Mark Delonge turned me on to “ordering” questions in Moodle a couple semesters back. They are great for any content that needs to be put in the correct order. An example might be putting the American wars in the correct chronological order. At a micro-level, this could be putting the events of a particular war in order. If your content field has anything that needs to be put in a correct order (DNA, proper procedures, etcetera) this may be for you.
I built ordering questions with as many as 30 items. I then tell Moodle to pull 4 or 5 or all 30 items (whatever I want) at random. This way, the student never gets the same question twice. This allows me to build a partial practice exam and tell my students that they can practice the ordering questions as many times as they wish before the exam. I can pull from the very same questions during the actual exam because the random selection makes for different questions each time.

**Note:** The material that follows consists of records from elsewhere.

### design/flow/design.v
`timescale 1us / 1ps
module ARTAU(
    input radar_echo,
    input scan_for_target,
    input [31:0] jet_speed,
    input [31:0] max_safe_distance,
    input RST,
    input CLK,
    output reg radar_pulse_trigger,
    output reg [31:0] distance_to_target,
    output reg threat_detected,
    output reg [1:0] ARTAU_state
);
reg [31:0] distance1;   
reg [31:0] distance2;   
reg [11:0] elapsed_time;   
reg have_prev;          
parameter c0 = 300000000;   
parameter radar_pulse_duration = 300;   
parameter max_listen_time = 2000;   
parameter assess_timeout = 3000;   
wire [40:0] echo_product = c0 * elapsed_time;
wire [40:0] echo_distance = echo_product / 2000;
wire [11:0] elapsed_ms = elapsed_time / 1000;
wire [44:0] predicted_distance = distance2 + jet_speed * elapsed_ms;
always @(posedge CLK or posedge RST) begin
    if (RST) begin
        ARTAU_state <= 2'b00;   
        radar_pulse_trigger <= 0;
        distance_to_target <= 0;
        threat_detected <= 0;
        distance1 <= 0;
        elapsed_time <= 0;
        have_prev <= 0;
    end else begin
        case (ARTAU_state)
            2'b00:   
                if (scan_for_target) begin
                    radar_pulse_trigger <= 1;
                    ARTAU_state <= 2'b01;   
                end
            2'b01:   
                if (elapsed_time < radar_pulse_duration) begin
                    radar_pulse_trigger <= 1;
                    elapsed_time <= elapsed_time + 100;   
                end else begin
                    radar_pulse_trigger <= 0;
                    elapsed_time <= 0;
                    ARTAU_state <= 2'b10;   
                end
            2'b10:   
                if (elapsed_time < max_listen_time) begin
                    if (radar_echo) begin
                        distance1 <= distance2;
                        distance2 <= echo_distance[31:0];
                        elapsed_time <= 0;
                        if (have_prev) begin
                            ARTAU_state <= 2'b11;   
                        end else begin
                            have_prev <= 1;
                            radar_pulse_trigger <= 1;
                            ARTAU_state <= 2'b01;   
                        end
                    end else begin
                        elapsed_time <= elapsed_time + 100;
                    end
                end else begin
                    ARTAU_state <= 2'b00;
                    radar_pulse_trigger <= 0;
                    distance_to_target <= 0;
                    threat_detected <= 0;
                    elapsed_time <= 0;
                    have_prev <= 0;
                end
            2'b11:   
                if (elapsed_time < assess_timeout) begin
                    distance_to_target <= distance2;
                    threat_detected <= (predicted_distance < distance1) && distance2 < max_safe_distance;
                    if (scan_for_target) begin
                        radar_pulse_trigger <= 1;
                        elapsed_time <= 0;
                        ARTAU_state <= 2'b01;   
                    end else begin
                        elapsed_time <= elapsed_time + 100;
                    end
                end else begin
                    ARTAU_state <= 2'b00;
                    radar_pulse_trigger <= 0;
                    distance_to_target <= 0;
                    threat_detected <= 0;
                    elapsed_time <= 0;
                    have_prev <= 0;
                end
        endcase
    end
end
endmodule
module ECSU(
    input CLK,
    input RST,
    input thunderstorm,
    input [5:0] wind,
    input [1:0] visibility,
    input signed [7:0] temperature,
    output reg severe_weather,
    output reg emergency_landing_alert,
    output reg [1:0] ECSU_state
);
    parameter ALL_CLEAR = 2'b00;
    parameter CAUTION = 2'b01;
    parameter HIGH_ALERT = 2'b10;
    parameter EMERGENCY = 2'b11;
    reg [1:0] current_state, next_state;
    always @(posedge CLK or posedge RST) begin
        if (RST) begin
            current_state <= ALL_CLEAR;
        end else begin
            current_state <= next_state;
        end
    end
    always @(*) begin
        severe_weather = (current_state == HIGH_ALERT) || (current_state == EMERGENCY);
        emergency_landing_alert = (current_state == EMERGENCY);
        ECSU_state = current_state;
    end
    always @(*) begin
        next_state = current_state;
        case (current_state)
            ALL_CLEAR: begin
                if (wind >= 11 && wind <= 15)  
                    next_state = CAUTION;
                else if (visibility == 2'b01)  
                    next_state = CAUTION;
                else if (thunderstorm || wind > 15 || temperature > 35 || temperature < -35 || visibility == 2'b11) begin
                    next_state = HIGH_ALERT;
                end
            end
            CAUTION: begin
                if (wind <= 10 && visibility == 2'b00)  
                    next_state = ALL_CLEAR;
                else if (thunderstorm || wind > 15 || temperature > 35 || temperature < -35 || visibility == 2'b11) begin
                    next_state = HIGH_ALERT;
                end
            end
            HIGH_ALERT: begin
                if (temperature < -40 || temperature > 40 || wind > 20) begin
                    next_state = EMERGENCY;
                end else if (!thunderstorm && wind <= 10 && temperature >= -35 && temperature <= 35 && visibility != 2'b11) begin
                    next_state = CAUTION;
                end
            end
            EMERGENCY: begin
            end
        endcase
    end
endmodule
`timescale 1us / 1ps
module ICMS(
    input CLK,
    input RST,
    input radar_echo,
    input scan_for_target,
    input [31:0] jet_speed,
    input [31:0] max_safe_distance,
    input [5:0] wind,
    input thunderstorm,
    input [1:0] visibility,
    input signed [7:0] temperature,
    output radar_pulse_trigger,
    output [31:0] distance_to_target,
    output safe_to_engage,
    output threat_detected,
    output emergency_landing_alert,
    output [1:0] ECSU_state,  
    output [1:0] ARTAU_state
);
   wire severe_weather;
   ARTAU artau_inst (
       .radar_echo(radar_echo),
       .scan_for_target(scan_for_target),
       .jet_speed(jet_speed),
       .max_safe_distance(max_safe_distance),
       .RST(RST),
       .CLK(CLK),
       .radar_pulse_trigger(radar_pulse_trigger),
       .distance_to_target(distance_to_target),
       .threat_detected(threat_detected),
       .ARTAU_state(ARTAU_state)
   );
   ECSU ecsu_inst (
       .CLK(CLK),
       .RST(RST),
       .thunderstorm(thunderstorm),
       .wind(wind),
       .visibility(visibility),
       .temperature(temperature),
       .severe_weather(severe_weather),
       .emergency_landing_alert(emergency_landing_alert),
       .ECSU_state(ECSU_state)
   );
   assign safe_to_engage = (threat_detected) && (!severe_weather);
endmodule
### design/flow/run.sh
#!/bin/bash
# the make line also repeats each setting of config.mk as NAME=value (left out here)
make -C /OpenROAD-flow-scripts/flow DESIGN_CONFIG=/design/flow/config.mk WORK_HOME=/design/flow/orfs CLKGATE_MAP_FILE= finish
### design/flow/constraint.sdc
create_clock -name core_clock -period 30.0 [get_ports {CLK}]
set_input_delay 6.0000 -clock core_clock [delete_from_list [all_inputs] [get_ports {CLK}]]
set_output_delay 6.0000 -clock core_clock [all_outputs]
set_load 0.01 [all_outputs]
### design/flow/config.mk
export PLATFORM = sky130hd
export DESIGN_NAME = ICMS
export DESIGN_NICKNAME = ICMS
export VERILOG_FILES = /design/flow/design.v
export SDC_FILE = /design/flow/constraint.sdc
export NUM_CORES = 4
export LEC_CHECK = 0
export ABC_AREA = 1
export CAP_MARGIN = 0
export CORE_MARGIN = 3
export CORE_UTILIZATION = 40
export CTS_CLUSTER_DIAMETER = 230
export CTS_CLUSTER_SIZE = 100
export PLACE_DENSITY_LB_ADDON = 0.28
export SLEW_MARGIN = 20
==> impl_metrics.sql, run 1 <==
-- load yosys + openroad results
INSERT INTO impl_metrics (metric_group, metric, value, unit) VALUES
('synthesis', 'yosysChipArea', '23700', 'sq um'),
('sta', 'final_max_slew_violation_tally', '0', ''),
('routing', 'met3RoutedLength', '1960', 'um'),
('floorplan', 'fp-row-count', '88', ''),
('placed_design', 'port_buffers', '123', ''),
('synthesis', 'cell_type_with_the_highest_aggregate_area_in_the_netlist', 'sky130_fd_sc_hd__ha_1', ''),
('synthesis', 'adder_cell_fraction_of_synth_area', '0.230', ''),
('layout', 'register_cell_area_after_layout', '2910', 'sq um'),
('synthesis', 'yosys-top-cells-count', 'sky130_fd_sc_hd__nand2_1, sky130_fd_sc_hd__inv_1, sky130_fd_sc_hd__ha_1, sky130_fd_sc_hd__nand3_1, sky130_fd_sc_hd__nand2_2', ''),
('grt', 'grt_usage', '0.188', ''),
('run', 'tool_warnings', '53', ''),
('min_path', 'min_path_cells', '2', ''),
('synthesis', 'enable_flop_cells', '31', ''),
('worst_setup_path', 'critPathKind', 'flip-flop to flip-flop', ''),
('synthesis', 'cell_area_synth', '23700', 'sq um'),
('synthesis', 'yosys.area_share.aoi', '0.106', ''),
('status', 'status', 'finished clean', ''),
('clocking', 'cts-htree-levels', '3', ''),
('layout', 'finalNetCount', '4033', ''),
('routing', 'first_iter_violations', '1175', ''),
('worst_setup_path', 'cp_data_arrival_time', '23820', 'ps'),
('clocking', 'clockRootBuffer', 'sky130_fd_sc_hd__clkbuf_16', ''),
('floorplan', 'dieHeight', '249', 'um'),
('routing', 'insertedDiodeCount', '0', ''),
('clocking', 'clock_path_buffers', '2', ''),
('worst_setup_path', 'critical-path-top-cell-by-count', 'sky130_fd_sc_hd__nand2_1', ''),
('routing', 'detail_route.drc_violations', '0', ''),
('sta', 'finalSetupViolations', '0', ''),
('synthesis', 'leading_register_cell_type_out_of_synthesis', 'sky130_fd_sc_hd__dfrtp_1', ''),
('clocking', 'cts_hold_buf', '0', ''),
('min_path', 'hold_path.class', 'flip-flop to flip-flop', ''),
('routing', 'wl_met2', '26900', 'um'),
('placed_design', 'place_area', '25800', 'sq um'),
('worst_setup_path', 'r2r.worst_path.cells', '176', ''),
('synthesis', 'multiplexer_area_fraction_after_synthesis', '0', ''),
('clocking', 'postCtsSetupRepairBufs', '0', ''),
('clocking', 'num_cts_buffers', '9', ''),
('clocking', 'cts_resized', '0', ''),
('routing', 'routed-via-count', '21200', ''),
('synthesis', 'postSynth.asyncResetShare', '0.718', ''),
('worst_setup_path', 'cp_max_fo', '16', ''),
('worst_setup_path', 'critical_path_required', '30140', 'ps'),
('synthesis', 'most_common_cell', 'sky130_fd_sc_hd__nand2_1', ''),
('worst_setup_path', 'regToRegStartpoint', 'artau_inst.elapsed_time[11]', ''),
('worst_setup_path', 'crit_path_end', 'artau_inst.distance2[0]', ''),
('layout', 'layout.cell_area.non_filler', '26100', 'sq um'),
('floorplan', 'boundaryPins', '125', ''),
('layout', 'fillerInstances', '6011', ''),
('synthesis', 'area_leaders', 'sky130_fd_sc_hd__ha_1, sky130_fd_sc_hd__nand2_1, sky130_fd_sc_hd__inv_1', ''),
('routing', 'wire_per_inst', '13.6', 'um'),
('placed_design', 'hpwl_reported_at_the_end_of_detailed_placement', '49800', 'um'),
('synthesis', 'sequential_to_total_area_share_from_yosys_stat', '0.123', ''),
('sta', 'setup_tns', '0', 'ps'),
('sta', 'layout_worst_path_cycle_share', '0.789', ''),
('worst_setup_path', 'top_delay_family_on_crit_path', 'simple AND/OR/NAND/NOR gates', ''),
('placed_design', 'place_inst', '4312', ''),
('worst_setup_path', 'reg2reg_setup_slack', '6320', 'ps'),
('floorplan', 'design.core.area', '58100', 'sq um'),
('synthesis', 'yosysTopAreaCellShare', '0.165', ''),
('synthesis', 'synthesis.instances', '3448', ''),
('run', 'timing.max_cap.violations', '0', ''),
('sta', 'timing.final.hold_violations', '0', ''),
('min_path', 'timing.hold.worst.start', 'artau_inst.distance1[23]', '');
==> stage by stage <==
step / utilization / worst slack [ps]
floorplan: - / 9860
global placement: 0.443 / 6720
detailed placement: 0.443 / 6490
CTS: 0.449 / 6400
global route: 0.449 / 3500
finish: 0.449 / 6320
==> metal layers <==
| layer | vias up | GRT usage |
|---|---|---|
| li1 | 11200 | - |
| met1 | 9584 | 0.260 |
| met2 | 313 | 0.315 |
| met3 | 62 | 0.0188 |
| met4 | 0 | 0.0449 |
| met5 | - | 0 |
==> cell type report <==
class / instances / share of cell area
repair buffers: 131 / 0.0495
inverters: 664 / 0.0971
clock buffers: 10 / 0.00959
multi-input cells: 2642 / 0.693
flip-flops and latches: 110 / 0.111
well taps: 765 / 0.0367
clock inverters: 6 / 0.00259
==> run 2, diff against run 1 <==
CAP_MARGIN = 30   (was 0)
CELL_PAD_IN_SITES_GLOBAL_PLACEMENT = 2   (was unset)
CORE_ASPECT_RATIO = 0.62   (was unset)
CORE_MARGIN = 2   (was 3)
CORE_UTILIZATION = 32   (was 40)
CTS_CLUSTER_DIAMETER = unset   (was 230)
CTS_CLUSTER_SIZE = unset   (was 100)
GPL_ROUTABILITY_DRIVEN = 1   (was unset)
GPL_TIMING_DRIVEN = 1   (was unset)
MAX_ROUTING_LAYER = met4   (was unset)
MIN_ROUTING_LAYER = met2   (was unset)
PLACE_DENSITY_LB_ADDON = 0.02   (was 0.28)
SLEW_MARGIN = 30   (was 20)
TNS_END_PERCENT = 35   (was unset)
clock period = 21.3 ns   (was 30.0 ns; I/O delays follow)
==> run 2 against run 1 <==
  * Highest routed layer unchanged
  * Critical path depth grew 4
  * Global-route usage rose by 14 points
  * Synthesized area unchanged
  * Worst setup slack lost 6500 ps
  * First-iteration DRC count rose to 3.1 times the previous value
  * Now fails the layout checks on negative setup slack
==> impl_metrics.sql, run 2 <==
-- load yosys + openroad results
INSERT INTO impl_metrics (metric_group, metric, value, unit) VALUES
('status', 'status', 'failed layout checks', ''),
('status', 'violations', 'negative setup slack', ''),
('clocking', 'worst_skew_pair.late_latency', '410', 'ps'),
('routing', 'router_iterations_before_antenna_repair', '9', ''),
('grt', 'globalRouteOverflowTotal', '0', ''),
('worst_setup_path', 'top_delay_family_on_crit_path', 'simple AND/OR/NAND/NOR gates', ''),
('synthesis', 'yosys-dominant-comb-family', 'simple AND/OR/NAND/NOR gates', ''),
('routing', 'first_iter_violations', '3656', ''),
('sta', 'timing.clock.skew', '24.7', 'ps'),
('worst_setup_path', 'cp_slowest_cell', 'sky130_fd_sc_hd__fa_1', ''),
('sta', 'final_max_slew_violation_tally', '0', ''),
('synthesis', 'ys_ff', '110', ''),
('worst_setup_path', 'crit_path_end', 'artau_inst.distance2[0]', ''),
('sta', 'period_minus_slack', '21480', 'ps'),
('sta', 'layout_worst_path_cycle_share', '1.01', ''),
('synthesis', 'post_synth_num_cell_types', '77', ''),
('sta', 'slew_headroom', '0.368', ''),
('worst_setup_path', 'critPathBufInv', '37', ''),
('worst_setup_path', 'cp_max_fo', '8', ''),
('synthesis', 'yosys_warnings', '2', ''),
('synthesis', 'area_leaders', 'sky130_fd_sc_hd__ha_1, sky130_fd_sc_hd__nand2_1, sky130_fd_sc_hd__inv_1', ''),
('placed_design', 'gp_congestion', '1.00', ''),
('floorplan', 'die_area', '76400', 'sq um'),
('synthesis', 'postSynth.asyncResetShare', '0.718', ''),
('clocking', 'clock_path_buffers', '2', ''),
('min_path', 'min_path_cells', '2', ''),
('synthesis', 'multiplexer_area_fraction_after_synthesis', '0', ''),
('grt', 'initial_antenna_violation_count', '0', ''),
('grt', 'grt_pass1_wl', '126000', 'um'),
('synthesis', 'synth.cellmix.xorXnorShare', '0.0515', ''),
('floorplan', 'starting_density_of_the_core', '0.324', ''),
('clocking', 'cts-htree-levels', '3', ''),
('worst_setup_path', 'worst_setup_path_startpoint', 'artau_inst.elapsed_time[10]', ''),
('worst_setup_path', 'cp_data_arrival_time', '21630', 'ps'),
('grt', 'grt_usage', '0.333', ''),
('floorplan', 'floorplan.die.width', '350', 'um'),
('min_path', 'min_delay_worst_endpoint', 'artau_inst.distance1[17]', ''),
('grt', 'grt_util_met2', '0.327', ''),
('run', 'timing.max_cap.violations', '0', ''),
('clocking', 'worst_path_clk_slew', '100', 'ps'),
('layout', 'layout.core_utilization', '0.441', ''),
('synthesis', 'enable_flop_cells', '31', ''),
('sta', 'finalSetupViolations', '2', ''),
('floorplan', 'dieHeight', '218', 'um'),
('worst_setup_path', 'regToRegStartpoint', 'artau_inst.elapsed_time[10]', ''),
('synthesis', 'leading_register_cell_type_out_of_synthesis', 'sky130_fd_sc_hd__dfrtp_1', ''),
('synthesis', 'cell_area_synth', '23700', 'sq um'),
('routing', 'detail_route.drc_violations', '0', ''),
('synthesis', 'yosysTopAreaCellShare', '0.165', ''),
('clocking', 'tritoncts', 'done', ''),
('synthesis', 'yosys-top-cells-count', 'sky130_fd_sc_hd__nand2_1, sky130_fd_sc_hd__inv_1, sky130_fd_sc_hd__ha_1, sky130_fd_sc_hd__nand3_1, sky130_fd_sc_hd__nand2_2', ''),
('grt', 'global_route.peak_usage_layer', 'met3', ''),
('floorplan', 'design.core.area', '73200', 'sq um'),
('placed_design', 'port_buffers', '123', ''),
('sta', 'clock.fmax', '0.0465', 'GHz'),
('routing', 'wire_per_inst', '16.0', 'um'),
('synthesis', 'yosys.area_share.aoi', '0.106', ''),
('grt', 'maximum_number_of_pins_on_one_net_before_global_route_repair', '64', ''),
('synthesis', 'number_of_cell_instances_after_yosys_synthesis', '3448', ''),
('run', 'tool_warnings', '55', ''),
('clocking', 'clockRootBuffer', 'sky130_fd_sc_hd__clkbuf_16', ''),
('layout', 'fillerInstances', '7556', ''),
('synthesis', 'synthesis.instances', '3448', ''),
('clocking', 'num_cts_buffers', '9', ''),
('worst_setup_path', 'reg2reg_setup_slack', '-180', 'ps'),
('synthesis', 'sequential_to_total_area_share_from_yosys_stat', '0.123', ''),
('sta', 'timing.final.hold_violations', '0', ''),
('grt', 'first_global_vias', '36700', ''),
('routing', 'routed-via-count', '33700', ''),
('clocking', 'cts_hold_buf', '0', ''),
('routing', 'detail_route.wirelength', '81600', 'um'),
('worst_setup_path', 'start_kind', 'flip-flop', ''),
('synthesis', 'cell_type_with_the_highest_aggregate_area_in_the_netlist', 'sky130_fd_sc_hd__ha_1', ''),
('routing', 'drt-vias-per-instance', '6.63', ''),
('floorplan', 'boundaryPins', '125', ''),
('synthesis', 'most_common_cell', 'sky130_fd_sc_hd__nand2_1', ''),
('worst_setup_path', 'slowest_cell_delay_on_critical_path', '550', 'ps'),
('worst_setup_path', 'worstSetupPathDepth', '180', ''),
('routing', 'postRouteAntennaNets', '0', ''),
('grt', 'grt_util_met3', '0.527', ''),
('worst_setup_path', 'critical_path_required', '21440', 'ps'),
('synthesis', 'synth_area_per_cell', '6.88', 'sq um'),
('grt', 'globalRouteMet1Util', '0', ''),
('worst_setup_path', 'critPathCaptureType', 'flip-flop', ''),
('layout', 'layout-area-overhead-vs-synth', '36.1', '%'),
('layout', 'finalNetCount', '4596', ''),
('sta', 'max_slew.worst_pin.slew', '938', 'ps'),
('worst_setup_path', 'reg2reg_to', 'artau_inst.distance2[0]', ''),
('worst_setup_path', 'critical-path-top-cell-by-count', 'sky130_fd_sc_hd__nand2_2', ''),
('clocking', 'clock-sinks', '110', ''),
('min_path', 'timing.hold.worst.start', 'artau_inst.distance1[17]', ''),
('synthesis', 'yosysChipArea', '23700', 'sq um'),
('placed_design', 'hpwl_reported_at_the_end_of_detailed_placement', '65500', 'um'),
('sta', 'setup_repair_after_global_routing_missed_its_margin', 'yes', ''),
('worst_setup_path', 'r2r.worst_path.cells', '180', ''),
('synthesis', 'adder_cell_fraction_of_synth_area', '0.230', ''),
('sta', 'final_critical_path_setup_slack', '-183', 'ps'),
('floorplan', 'fp-row-count', '78', ''),
('worst_setup_path', 'critPathKind', 'flip-flop to flip-flop', ''),
('min_path', 'hold_path.class', 'flip-flop to flip-flop', ''),
('synthesis', 'ys_sh_simple', '0.374', '');
==> run 2: final cells by class <==
type                            count  area [sq um]  area share
Multi-Input combinational cell   2644         19700       0.609
Tap cell                          960          1200      0.0372
Clock inverter                      7          88.8     0.00275
Timing Repair Buffer              692          5630       0.174
Inverter                          664          2550      0.0789
Sequential cell                   110          2910      0.0902
Antenna cell                        1          2.50   0.0000775
Clock buffer                        9           225     0.00698
==> run 2: repair_timing <==
action,in CTS,in global routing
cloned,2,0
pin swaps,84,107
buffers inserted,32,24
gates resized,169,192
setup endpoints to repair,3,5
==> run 2: metal layers <==
layer	vias to the layer above	routed length [um]
li1	12300	-
met1	12500	0
met2	8475	39800
met3	449	39300
met4	0	2430
met5	-	0
==> run 2: through the flow <==
stage                     cells  instance area [sq um]  setup slack, ps  hold slack [ps]  TNS (ps)
after global routing       5086                  32300            -1870              516     -4740
after CTS                  5062                  31200            -10.4              493     -10.4
after global placement     5011                  29800             -709              469     -1230
final                      5087                  32300             -183              489      -263
after floorplan            3454                  23700             1160              453         0
after detailed placement   5012                  29900             -881              473     -1620
==> run 3, diff against run 2 <==
ABC_AREA = 0   (was 1)
CAP_MARGIN = 20   (was 30)
CELL_PAD_IN_SITES_GLOBAL_PLACEMENT = 3   (was 2)
CORE_UTILIZATION = 45   (was 32)
HOLD_SLACK_MARGIN = -0.02   (was unset)
MIN_ROUTING_LAYER = unset   (was met2)
PLACE_DENSITY_LB_ADDON = unset   (was 0.02)
TNS_END_PERCENT = unset   (was 35)
==> run 3 against run 2 <==
  * Synthesized area increased by 4.2%
  * Synthesized cell count is 10% lower
  * The run now fails in global placement
  * Die area fell by 26%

Here’s the cool part. I’ve been making these practice questions available for several semesters but only a few folks play with them–even though I mention them often in class. As of the Thursday before Finals, 44 attempts had been made on my practice quiz which had been available for two months. The last day of content delivery I put aside 15 minutes to have everyone pull out a device or to gather with others who had devices and do these questions together. On Monday there had been 190 attempts. So, from 44 attempts in 2 months to 146 attempts in 4 days.
Early exam results are that it’s making a positive difference too. By simply leading the horse to water, I made it more likely that it would drink, and drink it did.